▸ **What you have to do**
Please report each line of the data below that contains "timing".

++++ Material for this task

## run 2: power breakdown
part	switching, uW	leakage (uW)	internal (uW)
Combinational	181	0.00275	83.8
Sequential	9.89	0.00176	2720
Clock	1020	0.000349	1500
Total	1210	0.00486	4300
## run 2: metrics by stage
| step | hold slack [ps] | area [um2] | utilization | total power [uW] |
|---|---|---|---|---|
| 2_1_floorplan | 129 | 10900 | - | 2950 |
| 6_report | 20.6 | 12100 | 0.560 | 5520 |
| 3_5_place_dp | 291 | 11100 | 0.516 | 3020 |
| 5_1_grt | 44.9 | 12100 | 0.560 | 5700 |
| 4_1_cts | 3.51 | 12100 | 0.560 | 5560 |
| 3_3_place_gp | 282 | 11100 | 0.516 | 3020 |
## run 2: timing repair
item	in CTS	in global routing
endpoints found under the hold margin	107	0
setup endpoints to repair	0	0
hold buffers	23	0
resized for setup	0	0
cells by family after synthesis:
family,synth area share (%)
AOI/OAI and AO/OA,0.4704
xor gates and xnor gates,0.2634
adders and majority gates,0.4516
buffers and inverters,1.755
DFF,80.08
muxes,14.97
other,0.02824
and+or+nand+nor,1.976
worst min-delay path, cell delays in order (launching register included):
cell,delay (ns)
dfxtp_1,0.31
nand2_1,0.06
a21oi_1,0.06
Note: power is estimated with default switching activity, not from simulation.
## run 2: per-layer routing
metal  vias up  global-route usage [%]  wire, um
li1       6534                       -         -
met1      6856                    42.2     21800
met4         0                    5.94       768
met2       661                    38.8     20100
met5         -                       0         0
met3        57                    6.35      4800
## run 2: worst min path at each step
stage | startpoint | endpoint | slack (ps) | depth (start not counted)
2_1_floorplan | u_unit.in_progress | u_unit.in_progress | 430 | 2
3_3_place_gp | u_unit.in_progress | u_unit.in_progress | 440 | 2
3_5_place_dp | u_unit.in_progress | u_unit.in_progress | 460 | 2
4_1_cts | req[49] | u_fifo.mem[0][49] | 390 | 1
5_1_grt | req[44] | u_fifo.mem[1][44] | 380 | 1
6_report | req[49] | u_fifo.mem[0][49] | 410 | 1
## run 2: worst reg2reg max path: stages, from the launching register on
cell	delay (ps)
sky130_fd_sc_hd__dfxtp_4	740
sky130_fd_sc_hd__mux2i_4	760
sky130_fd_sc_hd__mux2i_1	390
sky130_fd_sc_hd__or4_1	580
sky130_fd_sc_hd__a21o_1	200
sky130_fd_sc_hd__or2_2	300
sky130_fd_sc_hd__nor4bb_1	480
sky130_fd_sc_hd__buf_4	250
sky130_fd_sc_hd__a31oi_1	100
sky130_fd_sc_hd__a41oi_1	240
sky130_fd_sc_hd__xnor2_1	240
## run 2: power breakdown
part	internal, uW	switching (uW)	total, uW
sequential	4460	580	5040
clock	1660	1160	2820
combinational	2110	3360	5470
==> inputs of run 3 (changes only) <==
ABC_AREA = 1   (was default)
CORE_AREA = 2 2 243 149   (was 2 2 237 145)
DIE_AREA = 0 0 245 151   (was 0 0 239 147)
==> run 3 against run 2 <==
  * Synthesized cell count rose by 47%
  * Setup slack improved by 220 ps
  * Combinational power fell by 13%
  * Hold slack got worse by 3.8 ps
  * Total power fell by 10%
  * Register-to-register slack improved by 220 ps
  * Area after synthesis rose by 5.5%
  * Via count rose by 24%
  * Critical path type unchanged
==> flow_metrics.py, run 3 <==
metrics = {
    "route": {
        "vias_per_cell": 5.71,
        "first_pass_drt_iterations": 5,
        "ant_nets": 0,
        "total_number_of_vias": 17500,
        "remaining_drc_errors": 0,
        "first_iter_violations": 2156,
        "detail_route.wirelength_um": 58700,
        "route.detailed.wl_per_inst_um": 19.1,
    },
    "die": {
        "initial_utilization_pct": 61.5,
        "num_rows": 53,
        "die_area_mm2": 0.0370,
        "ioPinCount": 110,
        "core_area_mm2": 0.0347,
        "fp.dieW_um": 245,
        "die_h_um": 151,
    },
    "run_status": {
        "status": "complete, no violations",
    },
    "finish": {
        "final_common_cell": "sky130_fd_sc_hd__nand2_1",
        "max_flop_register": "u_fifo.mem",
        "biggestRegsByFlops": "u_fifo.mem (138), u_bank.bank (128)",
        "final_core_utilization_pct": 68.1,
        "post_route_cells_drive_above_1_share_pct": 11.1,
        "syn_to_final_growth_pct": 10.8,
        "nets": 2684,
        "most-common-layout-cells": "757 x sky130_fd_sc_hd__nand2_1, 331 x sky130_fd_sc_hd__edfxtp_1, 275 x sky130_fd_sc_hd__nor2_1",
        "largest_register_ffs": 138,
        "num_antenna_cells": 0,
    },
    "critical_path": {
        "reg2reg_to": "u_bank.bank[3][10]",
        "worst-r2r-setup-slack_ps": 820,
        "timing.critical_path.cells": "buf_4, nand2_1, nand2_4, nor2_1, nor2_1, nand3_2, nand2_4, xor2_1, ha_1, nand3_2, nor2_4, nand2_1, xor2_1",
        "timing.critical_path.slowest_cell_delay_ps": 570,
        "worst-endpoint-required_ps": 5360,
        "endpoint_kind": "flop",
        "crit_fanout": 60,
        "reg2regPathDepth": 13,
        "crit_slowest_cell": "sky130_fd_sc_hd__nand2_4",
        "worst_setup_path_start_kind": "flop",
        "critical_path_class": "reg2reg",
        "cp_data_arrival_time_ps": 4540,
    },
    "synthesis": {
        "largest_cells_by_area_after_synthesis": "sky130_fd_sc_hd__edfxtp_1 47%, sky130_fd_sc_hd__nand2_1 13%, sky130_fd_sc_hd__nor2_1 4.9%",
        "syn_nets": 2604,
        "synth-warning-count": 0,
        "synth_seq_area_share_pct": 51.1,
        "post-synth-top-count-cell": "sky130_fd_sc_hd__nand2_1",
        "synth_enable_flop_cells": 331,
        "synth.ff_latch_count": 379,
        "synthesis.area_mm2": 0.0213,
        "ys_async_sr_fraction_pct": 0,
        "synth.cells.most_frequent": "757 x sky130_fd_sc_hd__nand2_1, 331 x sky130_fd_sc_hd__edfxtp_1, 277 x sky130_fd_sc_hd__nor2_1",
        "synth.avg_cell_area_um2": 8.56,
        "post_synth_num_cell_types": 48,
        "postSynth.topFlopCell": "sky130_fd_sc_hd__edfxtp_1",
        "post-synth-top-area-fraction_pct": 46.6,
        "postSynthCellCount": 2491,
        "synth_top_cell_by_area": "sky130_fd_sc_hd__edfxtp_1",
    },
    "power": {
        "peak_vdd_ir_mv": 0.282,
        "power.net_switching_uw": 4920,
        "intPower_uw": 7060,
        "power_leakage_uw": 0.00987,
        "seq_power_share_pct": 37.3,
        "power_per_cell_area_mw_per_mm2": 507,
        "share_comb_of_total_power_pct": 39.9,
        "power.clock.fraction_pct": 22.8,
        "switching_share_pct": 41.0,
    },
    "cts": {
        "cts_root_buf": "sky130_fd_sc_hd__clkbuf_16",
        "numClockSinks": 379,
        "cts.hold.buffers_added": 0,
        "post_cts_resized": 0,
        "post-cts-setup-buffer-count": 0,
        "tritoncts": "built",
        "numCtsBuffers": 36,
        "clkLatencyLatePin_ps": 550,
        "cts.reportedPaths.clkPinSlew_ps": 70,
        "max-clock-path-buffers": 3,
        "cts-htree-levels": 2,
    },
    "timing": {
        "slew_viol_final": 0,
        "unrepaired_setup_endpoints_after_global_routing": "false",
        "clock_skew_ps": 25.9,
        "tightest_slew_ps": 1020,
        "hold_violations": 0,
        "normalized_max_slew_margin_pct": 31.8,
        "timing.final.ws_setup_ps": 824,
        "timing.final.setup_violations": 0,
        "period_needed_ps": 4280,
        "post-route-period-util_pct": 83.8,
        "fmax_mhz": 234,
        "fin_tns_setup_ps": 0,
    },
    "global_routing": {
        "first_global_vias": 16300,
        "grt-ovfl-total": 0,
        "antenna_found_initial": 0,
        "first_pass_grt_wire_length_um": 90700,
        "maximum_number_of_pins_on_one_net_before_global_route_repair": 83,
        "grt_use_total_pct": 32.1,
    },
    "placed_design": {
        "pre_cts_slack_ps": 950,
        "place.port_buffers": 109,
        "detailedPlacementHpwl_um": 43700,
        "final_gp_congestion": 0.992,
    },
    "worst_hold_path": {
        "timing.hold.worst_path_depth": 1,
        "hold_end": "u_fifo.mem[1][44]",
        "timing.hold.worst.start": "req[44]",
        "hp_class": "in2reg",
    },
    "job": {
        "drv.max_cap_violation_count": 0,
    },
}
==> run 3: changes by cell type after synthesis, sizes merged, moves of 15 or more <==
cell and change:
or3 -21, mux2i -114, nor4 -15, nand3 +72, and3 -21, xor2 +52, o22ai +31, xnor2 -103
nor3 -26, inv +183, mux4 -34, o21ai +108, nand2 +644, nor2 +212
==> src/ntt_params.svh <==
// Sizes fixed for a 128-point transform over q = 12289; other values are not supported
`ifndef NTT_PARAMS_SVH
`define NTT_PARAMS_SVH

// ----------------------------------------------------------------------
// Transform
// ----------------------------------------------------------------------
`define NTT_N           128
`define NTT_LOG_N       7
`define NTT_Q           12289

// -q^-1 mod 2^16, Montgomery radix 2^16
`define NTT_QINV_NEG    12287
`define NTT_MONT_SHIFT  16

// ----------------------------------------------------------------------
// Data widths and buffering
// ----------------------------------------------------------------------
`define IN_WORD_W       32
`define NIBBLE_W        4
`define COEFFS_PER_WORD 8
`define LOAD_BEATS      16
`define COEFF_W         16

// Result FIFO entries, power of two
`define FIFO_DEPTH      16

`endif

==> src/ntt_pkg.sv <==
// Twiddles are Montgomery-form constants for q = 12289 and only fit the 128-point order
`default_nettype none

`include "ntt_params.svh"

package ntt_pkg;

    typedef logic [`IN_WORD_W-1:0]           word_t;
    typedef logic [`COEFF_W-1:0]             coeff_t;
    typedef logic [$clog2(`NTT_N)-1:0]       addr_t;
    typedef logic [$clog2(`NTT_Q)-1:0]       twiddle_t;
    typedef logic [$clog2(`LOAD_BEATS)-1:0]  beat_t;

    typedef enum logic [1:0] {
        ST_IDLE    = 2'd0,
        ST_LOAD    = 2'd1,
        ST_COMPUTE = 2'd2,
        ST_WRITE   = 2'd3
    } engine_state_e;

    // ------------------------------------------------------------------
    // Twiddle table, indexed by (1 << stage) + group
    // ------------------------------------------------------------------
    localparam twiddle_t TWIDDLE_ROM [`NTT_N] = '{
        14'd4091,  14'd7888,  14'd11060, 14'd11208, 14'd6960,  14'd4342,  14'd6275,  14'd9759,
        14'd1591,  14'd6399,  14'd9477,  14'd5266,  14'd586,   14'd5825,  14'd7538,  14'd9710,
        14'd1134,  14'd6407,  14'd1711,  14'd965,   14'd7099,  14'd7674,  14'd3743,  14'd6442,
        14'd10414, 14'd8100,  14'd1885,  14'd1688,  14'd1364,  14'd10329, 14'd10164, 14'd9180,
        14'd12210, 14'd6240,  14'd997,   14'd117,   14'd4783,  14'd4407,  14'd1549,  14'd7072,
        14'd2829,  14'd6458,  14'd4431,  14'd8877,  14'd7144,  14'd2564,  14'd5664,  14'd4042,
        14'd12189, 14'd432,   14'd10751, 14'd1237,  14'd7610,  14'd1534,  14'd3983,  14'd7863,
        14'd2181,  14'd6308,  14'd8720,  14'd6570,  14'd4843,  14'd1690,  14'd14,    14'd3872,
        14'd5569,  14'd9368,  14'd12163, 14'd2019,  14'd7543,  14'd2315,  14'd4673,  14'd7340,
        14'd1553,  14'd1156,  14'd8401,  14'd11389, 14'd1020,  14'd2967,  14'd10772, 14'd7045,
        14'd3316,  14'd11236, 14'd5285,  14'd11578, 14'd10637, 14'd10086, 14'd9493,  14'd6180,
        14'd9277,  14'd6130,  14'd3323,  14'd883,   14'd10469, 14'd489,   14'd1502,  14'd2851,
        14'd11061, 14'd9729,  14'd2742,  14'd12241, 14'd4970,  14'd10481, 14'd10078, 14'd1195,
        14'd730,   14'd1762,  14'd3854,  14'd2030,  14'd5892,  14'd10922, 14'd9020,  14'd5274,
        14'd9179,  14'd3604,  14'd3782,  14'd10206, 14'd3180,  14'd3467,  14'd4668,  14'd2446,
        14'd7613,  14'd9386,  14'd834,   14'd7703,  14'd6836,  14'd3403,  14'd5351,  14'd12276
    };

endpackage

`default_nettype wire

==> src/sample_drain.sv <==
// Samples leave one cycle after they are read; out_ready has no skid, so it gates reads directly
`timescale 1ns/1ps
`default_nettype none

module sample_drain (
    input  logic            clk,
    input  logic            rst_n,
    input  logic            out_ready,
    input  logic            empty,
    input  ntt_pkg::coeff_t rd_data,
    output logic            rd_en,
    output logic            out_valid,
    output ntt_pkg::coeff_t out_data
);

    assign rd_en = out_ready && !empty;

    // Valid follows the read event
    always_ff @(posedge clk or negedge rst_n) begin
        if (!rst_n)
            out_valid <= 1'b0;
        else
            out_valid <= rd_en;
    end

    // Head entry captured on read
    always_ff @(posedge clk) begin
        if (rd_en)
            out_data <= rd_data;
    end

endmodule

`default_nettype wire

==> config.mk <==
export PLATFORM = sky130hd
export DESIGN_NAME = sample_drain
export DESIGN_NICKNAME = d
export VERILOG_FILES = /design/src/ntt_pkg.sv /design/src/sample_drain.sv
export VERILOG_INCLUDE_DIRS = /design/src /design/src/src
export SDC_FILE = /design/constraint.sdc
export NUM_CORES = 1
export LEC_CHECK = 0
export BUFFER_PORTS_ARGS = -buffer_cell sky130_fd_sc_hd__buf_2
export CORE_MARGIN = 8
export CORE_UTILIZATION = 37
export CTS_BUF_LIST = sky130_fd_sc_hd__clkbuf_16
export CTS_CLUSTER_SIZE = 10
export DETAILED_ROUTE_END_ITERATION = 6
export PLACE_DENSITY_LB_ADDON = 0.3
export SLEW_MARGIN = 20
export SYNTH_ARGS = -nofsm -noshare
export SYNTH_HDL_FRONTEND = slang
export SYNTH_SLANG_ARGS = --single-unit
==> constraint.sdc <==
create_clock -name clk -period 0.8 [get_ports clk]
set_input_delay 0.16 -clock clk [delete_from_list [all_inputs] [get_ports clk]]
set_output_delay 0.16 -clock clk [all_outputs]
set_load 0.05 [all_outputs]
===== config.mk =====
export PLATFORM = sky130hd
export DESIGN_NAME = mont_butterfly_flat
export DESIGN_NICKNAME = d
export VERILOG_FILES = /design/src/ntt_pkg.sv /design/src/butterfly_if.sv /design/src/mont_butterfly.sv /design/src/flat_wrapper.sv
export VERILOG_INCLUDE_DIRS = /design/src /design/src/src
export SDC_FILE = /design/constraint.sdc
export NUM_CORES = 1
export LEC_CHECK = 0
export ABC_AREA = 1
export BUFFER_PORTS_ARGS = -buffer_cell sky130_fd_sc_hd__buf_2
export CAP_MARGIN = 20
export CORE_MARGIN = 4
export CORE_UTILIZATION = 46
export DETAILED_ROUTE_END_ITERATION = 6
export PLACE_DENSITY = 0.62
export SLEW_MARGIN = 5
export SYNTH_ARGS = -nofsm -noshare
export SYNTH_HDL_FRONTEND = slang
export SYNTH_SLANG_ARGS = --single-unit

===== constraint.sdc =====
create_clock -name clk -period 24.6 [get_ports clk]
set_input_delay 0 -clock clk [delete_from_list [all_inputs] [get_ports clk]]
set_output_delay 0 -clock clk [all_outputs]
set_load 0.005 [all_outputs]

++++++++

▸ **Response**
## run 2: timing repair
        "timing.critical_path.cells": "buf_4, nand2_1, nand2_4, nor2_1, nor2_1, nand3_2, nand2_4, xor2_1, ha_1, nand3_2, nor2_4, nand2_1, xor2_1",
        "timing.critical_path.slowest_cell_delay_ps": 570,
    "timing": {
        "timing.final.ws_setup_ps": 824,
        "timing.final.setup_violations": 0,
        "timing.hold.worst_path_depth": 1,
        "timing.hold.worst.start": "req[44]",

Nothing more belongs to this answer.